Copyright 2002 The San Diego Union-Tribune The San
Diego Union-Tribune
July 26, 2002, Friday
SECTION: OPINION;Pg. B-9
LENGTH:
804 words
HEADLINE: A very high price for
airport security
BYLINE: Robert Poole; Poole, an
MIT-trained engineer, directs the transportation studies program at Reason
Foundation, a Los Angeles-based think tank.
BODY: No one ever wants to witness another passenger
jet fly into a building. Unfortunately, the emotion and memory of Sept. 11
haven't translated into secure airports.
The
Transportation Security Administration is a mess, and our security is suffering.
The 10-month old TSA has already seen its top man quit (read get pushed out) and
its budget already exceeds the FBI's annual budget -- Congress recently approved
$3.8 billion in additional funding for the agency.
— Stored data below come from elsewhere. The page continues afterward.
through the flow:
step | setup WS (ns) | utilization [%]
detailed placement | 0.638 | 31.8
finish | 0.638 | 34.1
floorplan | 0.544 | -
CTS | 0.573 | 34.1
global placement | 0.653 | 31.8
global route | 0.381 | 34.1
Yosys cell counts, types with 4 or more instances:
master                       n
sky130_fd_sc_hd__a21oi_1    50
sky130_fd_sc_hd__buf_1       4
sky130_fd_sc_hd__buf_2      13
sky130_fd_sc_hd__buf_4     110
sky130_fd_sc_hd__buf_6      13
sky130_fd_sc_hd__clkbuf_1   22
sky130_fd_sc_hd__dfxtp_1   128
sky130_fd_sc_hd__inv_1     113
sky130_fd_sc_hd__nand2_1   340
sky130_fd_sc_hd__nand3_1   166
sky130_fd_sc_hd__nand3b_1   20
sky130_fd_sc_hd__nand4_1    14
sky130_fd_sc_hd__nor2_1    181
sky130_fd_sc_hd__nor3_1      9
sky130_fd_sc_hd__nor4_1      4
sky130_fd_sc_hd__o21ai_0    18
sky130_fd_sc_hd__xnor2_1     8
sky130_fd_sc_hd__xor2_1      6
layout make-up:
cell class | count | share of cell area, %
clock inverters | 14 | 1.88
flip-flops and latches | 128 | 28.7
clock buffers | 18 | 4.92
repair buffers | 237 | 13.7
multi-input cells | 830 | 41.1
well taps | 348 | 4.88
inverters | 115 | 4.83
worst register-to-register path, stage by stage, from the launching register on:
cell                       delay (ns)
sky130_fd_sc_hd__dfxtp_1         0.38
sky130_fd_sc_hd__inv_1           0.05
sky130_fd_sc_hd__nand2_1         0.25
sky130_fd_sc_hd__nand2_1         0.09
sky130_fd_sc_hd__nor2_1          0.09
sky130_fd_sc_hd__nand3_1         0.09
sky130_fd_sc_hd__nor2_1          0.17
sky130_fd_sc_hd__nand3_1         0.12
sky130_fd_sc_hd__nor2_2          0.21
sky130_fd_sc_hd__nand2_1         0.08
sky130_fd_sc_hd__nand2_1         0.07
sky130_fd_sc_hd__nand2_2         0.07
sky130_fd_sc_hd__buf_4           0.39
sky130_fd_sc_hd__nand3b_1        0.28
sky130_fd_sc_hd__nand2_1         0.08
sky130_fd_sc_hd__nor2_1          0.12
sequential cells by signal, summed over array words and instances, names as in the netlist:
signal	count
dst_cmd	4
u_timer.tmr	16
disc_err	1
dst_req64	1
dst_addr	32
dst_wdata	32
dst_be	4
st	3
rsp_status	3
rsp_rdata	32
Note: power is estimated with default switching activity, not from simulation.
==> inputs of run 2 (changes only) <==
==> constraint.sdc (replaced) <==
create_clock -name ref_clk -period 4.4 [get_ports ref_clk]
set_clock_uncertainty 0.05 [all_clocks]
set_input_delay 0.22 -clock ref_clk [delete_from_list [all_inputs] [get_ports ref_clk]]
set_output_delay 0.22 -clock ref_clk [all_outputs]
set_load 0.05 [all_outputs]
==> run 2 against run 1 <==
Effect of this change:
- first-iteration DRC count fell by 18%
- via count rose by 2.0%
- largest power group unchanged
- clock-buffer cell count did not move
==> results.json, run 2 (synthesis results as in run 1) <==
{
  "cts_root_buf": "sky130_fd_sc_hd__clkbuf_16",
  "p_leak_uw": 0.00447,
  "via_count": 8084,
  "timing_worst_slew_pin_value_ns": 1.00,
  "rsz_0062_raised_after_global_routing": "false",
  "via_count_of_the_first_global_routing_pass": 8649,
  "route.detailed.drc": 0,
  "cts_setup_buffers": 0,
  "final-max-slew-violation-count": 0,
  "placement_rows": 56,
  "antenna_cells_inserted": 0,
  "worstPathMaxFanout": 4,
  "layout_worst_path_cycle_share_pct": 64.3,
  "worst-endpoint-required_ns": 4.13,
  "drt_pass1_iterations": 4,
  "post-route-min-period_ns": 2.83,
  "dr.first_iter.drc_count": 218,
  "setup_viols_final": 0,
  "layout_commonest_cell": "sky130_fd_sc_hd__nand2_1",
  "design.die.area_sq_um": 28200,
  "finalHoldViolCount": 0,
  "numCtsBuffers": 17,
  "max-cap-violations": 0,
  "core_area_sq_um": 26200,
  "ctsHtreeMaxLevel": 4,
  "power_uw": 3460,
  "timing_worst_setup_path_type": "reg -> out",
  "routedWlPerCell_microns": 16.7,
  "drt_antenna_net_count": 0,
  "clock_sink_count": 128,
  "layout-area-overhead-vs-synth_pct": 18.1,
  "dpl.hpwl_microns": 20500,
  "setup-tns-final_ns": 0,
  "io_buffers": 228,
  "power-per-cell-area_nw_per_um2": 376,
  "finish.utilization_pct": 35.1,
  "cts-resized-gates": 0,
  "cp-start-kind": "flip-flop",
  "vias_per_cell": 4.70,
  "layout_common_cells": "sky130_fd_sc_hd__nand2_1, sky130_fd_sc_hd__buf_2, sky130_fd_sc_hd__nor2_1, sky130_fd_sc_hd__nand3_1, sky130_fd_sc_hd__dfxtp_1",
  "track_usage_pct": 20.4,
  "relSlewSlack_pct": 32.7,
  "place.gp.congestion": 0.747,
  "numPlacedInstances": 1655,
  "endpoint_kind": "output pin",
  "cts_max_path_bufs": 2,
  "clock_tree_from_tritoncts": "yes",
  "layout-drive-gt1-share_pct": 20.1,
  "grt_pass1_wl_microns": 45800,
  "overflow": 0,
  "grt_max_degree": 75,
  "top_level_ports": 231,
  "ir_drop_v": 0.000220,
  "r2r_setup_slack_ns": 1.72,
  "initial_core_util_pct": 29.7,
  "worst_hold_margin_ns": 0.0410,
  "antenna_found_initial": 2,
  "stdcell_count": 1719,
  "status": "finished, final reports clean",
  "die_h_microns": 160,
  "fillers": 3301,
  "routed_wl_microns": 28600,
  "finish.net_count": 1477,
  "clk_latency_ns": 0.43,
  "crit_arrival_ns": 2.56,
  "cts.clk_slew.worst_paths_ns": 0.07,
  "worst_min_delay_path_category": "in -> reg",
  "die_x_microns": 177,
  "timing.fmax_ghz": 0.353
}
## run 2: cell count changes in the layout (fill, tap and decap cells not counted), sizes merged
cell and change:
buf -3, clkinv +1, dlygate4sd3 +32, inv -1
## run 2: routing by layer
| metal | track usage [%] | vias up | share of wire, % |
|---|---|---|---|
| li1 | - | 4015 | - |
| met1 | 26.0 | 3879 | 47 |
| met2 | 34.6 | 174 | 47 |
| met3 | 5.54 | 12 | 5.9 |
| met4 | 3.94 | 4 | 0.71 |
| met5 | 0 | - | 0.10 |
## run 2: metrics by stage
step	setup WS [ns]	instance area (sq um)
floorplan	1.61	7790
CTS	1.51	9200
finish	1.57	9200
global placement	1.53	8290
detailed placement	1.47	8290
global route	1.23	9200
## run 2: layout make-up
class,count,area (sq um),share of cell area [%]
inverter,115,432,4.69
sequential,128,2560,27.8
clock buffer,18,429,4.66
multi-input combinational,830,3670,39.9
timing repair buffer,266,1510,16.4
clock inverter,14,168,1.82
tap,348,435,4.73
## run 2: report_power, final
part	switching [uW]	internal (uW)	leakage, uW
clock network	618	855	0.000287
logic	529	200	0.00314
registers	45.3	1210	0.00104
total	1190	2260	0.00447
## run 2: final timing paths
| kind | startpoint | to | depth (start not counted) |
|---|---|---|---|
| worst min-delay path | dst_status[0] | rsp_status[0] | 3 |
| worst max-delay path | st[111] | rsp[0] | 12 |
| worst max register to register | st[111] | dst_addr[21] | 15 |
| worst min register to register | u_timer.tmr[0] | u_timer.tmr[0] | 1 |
File: src/common/tip_defines.svh
// offsets, field positions, reset values and timing of the timed i/o port tile
// assumes a 32-bit classic wishbone slave and sys_clk at 40 MHz
// Behaviour
// - all pins of one port drive together or sample together, never mixed
// - ports exist at widths 1, 4, 8, 16 and 32 on fixed pins
// - a port drives its pins or samples them, optionally waiting for a condition
// - each core access to a port completes within one cycle
// - open-collector ports pull low for zero and float for one, per port
// - data passes through a transfer register and a serdes stage
// - a 16-bit port counter can hold a transfer until a chosen count
// - the port counter is readable at any time
// - every transfer saves the counter as its timestamp
// - an enabled serial link cuts every port off the link pins 12 to 15; their pins outside the link still work
// - a narrower enabled port wins shared pins; unshared wider pins still work
// - a port always transfers at its full nominal width
// - six clock blocks; block 0 ticks every sys_clk cycle (40 MHz), others programmable
// - a clock block may take its clock from a one-bit port
// - that port clock may be divided before pacing ports
// - ports accept an incoming ready strobe and make an outgoing one
// - after reset every port is paced by clock block 0
// - pin conditions raise events to the scheduler, not interrupts
// - while reset is held every general-purpose pin has its pull-down on
`ifndef TIP_DEFINES_SVH
`define TIP_DEFINES_SVH
`define TIP_NPORT 6
`define TIP_NCB 6
`define TIP_NPIN 32
`define TIP_REG_CTRL 5'h00
`define TIP_REG_DATA 5'h04
`define TIP_REG_TIME 5'h08
`define TIP_REG_STAMP 5'h0c
`define TIP_REG_COND 5'h10
`define TIP_REG_STAT 5'h14
`define TIP_CB_BASE 12'h100
`define TIP_CB_MASK 12'hfe0
`define TIP_LINK_ADR 12'h180
`define TIP_LINK_PIN_LO 12
`define TIP_LINK_PIN_N 4
`define TIP_CTRL_W 10
`define TIP_CTRL_MASK 32'h0000_03ff
`define TIP_CB_W 18
`define TIP_CB_MASK_W 32'h0003_ffff
`define TIP_PORT_CTRL_RST 32'h0000_0000
`define TIP_CB_CTRL_RST 32'h0000_0000
`define TIP_PD_RST 32'hffff_ffff
`define TIP_REF_CLK_HZ 100000000
`define TIP_SYS_CLK_HZ 40000000
`define TIP_REF_DIV ((`TIP_SYS_CLK_HZ + `TIP_REF_CLK_HZ - 1) / `TIP_REF_CLK_HZ)
`endif

File: src/common/tip_pkg.sv
// shared types of the timed i/o port tile
// assumes nothing from its surroundings
package tip_pkg;
    typedef enum logic [1:0] {
        TIP_COND_NONE = 2'b00,
        TIP_COND_EQ   = 2'b01,
        TIP_COND_NE   = 2'b10
    } tip_cond_type;
    // laid out as the port control register, bit 0 last
    typedef struct packed {
        logic         rdy_out_en;
        logic         rdy_in_en;
        logic [2:0]   clk_sel;
        tip_cond_type cond;
        logic         oc;
        logic         dir_out;
        logic         en;
    } tip_port_cfg_type;
    typedef struct packed {
        logic        src_sel;
        logic        use_pin;
        logic [15:0] div;
    } tip_cb_cfg_type;
    typedef struct packed {
        logic        tx_push;
        logic        rx_pop;
        logic        time_set;
        logic [31:0] wdata;
    } tip_port_req_type;
    typedef struct packed {
        logic [15:0] cnt;
        logic [15:0] tv;
        logic [15:0] stamp;
        logic [31:0] tx;
        logic [31:0] sh;
        logic [31:0] rx;
        logic        armed;
        logic        tx_full;
        logic        sh_full;
        logic        rx_full;
        logic        strobe;
        logic        ev;
    } tip_port_state_type;
    typedef struct packed {
        logic        pin_prev;
        logic [15:0] cnt;
        logic        tick;
    } tip_cb_state_type;
endpackage
## config.mk

```make
export PLATFORM = sky130hd
export DESIGN_NAME = rf_request_state_filter
export DESIGN_NICKNAME = d
export VERILOG_FILES = /design/src/design/rf_filter_pkg.sv /design/src/design/rf_request_state_filter.sv
export SDC_FILE = /design/constraint.sdc
export NUM_CORES = 1
export LEC_CHECK = 0
export ABC_AREA = 1
export BUFFER_PORTS_ARGS = -buffer_cell sky130_fd_sc_hd__buf_2
export CORE_MARGIN = 2
export CORE_UTILIZATION = 40
export CTS_BUF_LIST = sky130_fd_sc_hd__clkbuf_16
export CTS_CLUSTER_DIAMETER = 30
export CTS_CLUSTER_SIZE = 14
export DETAILED_ROUTE_END_ITERATION = 7
export GPL_TIMING_DRIVEN = 0
export PLACE_DENSITY_LB_ADDON = 0.3
export SLEW_MARGIN = 15
export SYNTH_ARGS = -nofsm -noshare
export SYNTH_HDL_FRONTEND = slang
export SYNTH_SLANG_ARGS = --single-unit
```

## constraint.sdc

```tcl
create_clock -name clk_sys -period 8.4 [get_ports clk_sys]
set_input_delay 0 -clock clk_sys [delete_from_list [all_inputs] [get_ports clk_sys]]
set_output_delay 0 -clock clk_sys [all_outputs]
set_load 0.03 [all_outputs]
```
### src/fsw_pin_sync.sv
// Three-stage synchroniser with agreement filter for asynchronous pins
`timescale 1ns/10ps
module fsw_pin_sync #(
	parameter int                WIDTH    = 1,
	parameter logic [WIDTH-1:0]  IDLE_VAL = '0
) (
	input  wire logic              clock,
	input  wire logic              rst,
	input  wire logic [WIDTH-1:0]  pinIn,
	output logic      [WIDTH-1:0]  pinOut
);

	logic [WIDTH-1:0] stage1_r;
	logic [WIDTH-1:0] stage2_r;
	logic [WIDTH-1:0] stage3_r;
	logic [WIDTH-1:0] agree;
	logic [WIDTH-1:0] pinOut_nxt;

	// Only the second and third stages are compared; the first may be metastable
	assign agree      = ~(stage2_r ^ stage3_r);
	assign pinOut_nxt = (agree & stage3_r) | (~agree & pinOut);

	always_ff @(posedge clock)
	begin
		if (rst)
		begin
			stage1_r <= IDLE_VAL;
			stage2_r <= IDLE_VAL;
			stage3_r <= IDLE_VAL;
			pinOut   <= IDLE_VAL;
		end
		else
		begin
			stage1_r <= pinIn;
			stage2_r <= stage1_r;
			stage3_r <= stage2_r;
			pinOut   <= pinOut_nxt;
		end
	end

endmodule // fsw_pin_sync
Remember, despite all that money, the TSA is only responsible for
passenger and baggage screening. The airports themselves are still responsible
for securing all the other crucial elements of the airport. Nevertheless, the
TSA now estimates they'll need over 60,000 employees, up from the original
28,000.
The TSA's failings will soon take center stage
because a couple of unreachable airport security deadlines are rapidly
approaching.
The TSA is supposed to have federalized
security screeners in place at all of the nation's airports by mid-November. But
tens of thousands of workers still need to be hired and trained. If you are
looking for a good-paying government job, make a quick check of the major online
job sites -- you'll find plenty of listings for airport security screeners and
managers.
Once that deadline is missed, the TSA will
fail to meet the Dec. 31 deadline for screening baggage for explosives. Airports
face multimillion-dollar construction projects just to house the mini-van sized
explosive detection machines.
Bruce Baumgartner,
manager of aviation at Denver International Airport, tells Time magazine, "I can
have either machines or people in my terminal. I can't fit both."
The image of people standing outside in the snow, in
December, in Denver and other cities across the country, makes the airlines
shiver. Air travel is down since the terrorist attacks. And with the exception
of Southwest Airlines, all the major carriers just posted second quarter losses.
People standing out in the snow while federal workers go through bags by hand is
a sure-fire way to kill air travel in this country.
Baumgartner and 38 other airport operators saw enough problems with the
current system that they stuck their necks out and signed a letter to
Transportation Secretary Norm Mineta asking him to reconsider the deadlines.
Taking a public stance like that isn't always a good career move. But these
airport officials are in the trenches, and they aren't saying the current
airport security legislation is bad simply because it is inconvenient or
expensive; they are speaking out because it isn't improving security.
A number of elected officials have heard the cries for
help. Rep. John Mica, R-Fla., Rep. Dick Armey, R-Texas, and Rep. Kay Granger,
R-Texas, pushed for an extension of the baggage-screening
deadline. But some Democrats instantly paint them as anti-security.
Extending the deadlines would be a start, but it isn't
enough. A recent study I co-authored for the Reason Foundation found that the
machines the TSA has purchased to screen luggage give false positives, or miss
explosives entirely, more than 30 percent of the time. Additionally, these
machines are agonizingly slow. The explosive detection systems purchased by the
TSA scan just 150-200 bags per hour under real-world conditions. Salt Lake City
International Airport used the TSA's explosive trace detection machines during
the 2002 Winter Olympics and averaged just 76 bags per hour.
Because the machines are so slow, the TSA will need a lot more than
they have planned and budgeted for. The Reason study estimates taxpayers will
have to pay $3 billion to $12 billion, yes billion, just to purchase the baggage
screening machines; staffing them will cost several billion more each year. With
all the threats we face, is $12 billion for baggage screening machines, three
times the FBI's annual budget, the best use of resources?
There are better, cheaper machines available. But, in typical
government fashion, the most reliable and quickest screening machines currently
in use in Europe's airports haven't been approved for use in the United States
yet. So instead, the government is buying unreliable, expensive machines to meet
a self-imposed deadline.
Following the 1988 Pan Am
bombing over Lockerbie, England instituted a baggage-screening program. They
gave themselves eight years, not one, to implement the plan.
We've learned a lot about airport security since Sept. 11. As we
approach the one-year anniversary of that tragic day, we can put that knowledge
to good use and improve our system. Or we can cross our fingers and hope another
group of terrorists doesn't show us that we've spent billions of dollars trying
to meet random deadlines and failed to secure our airports in the process.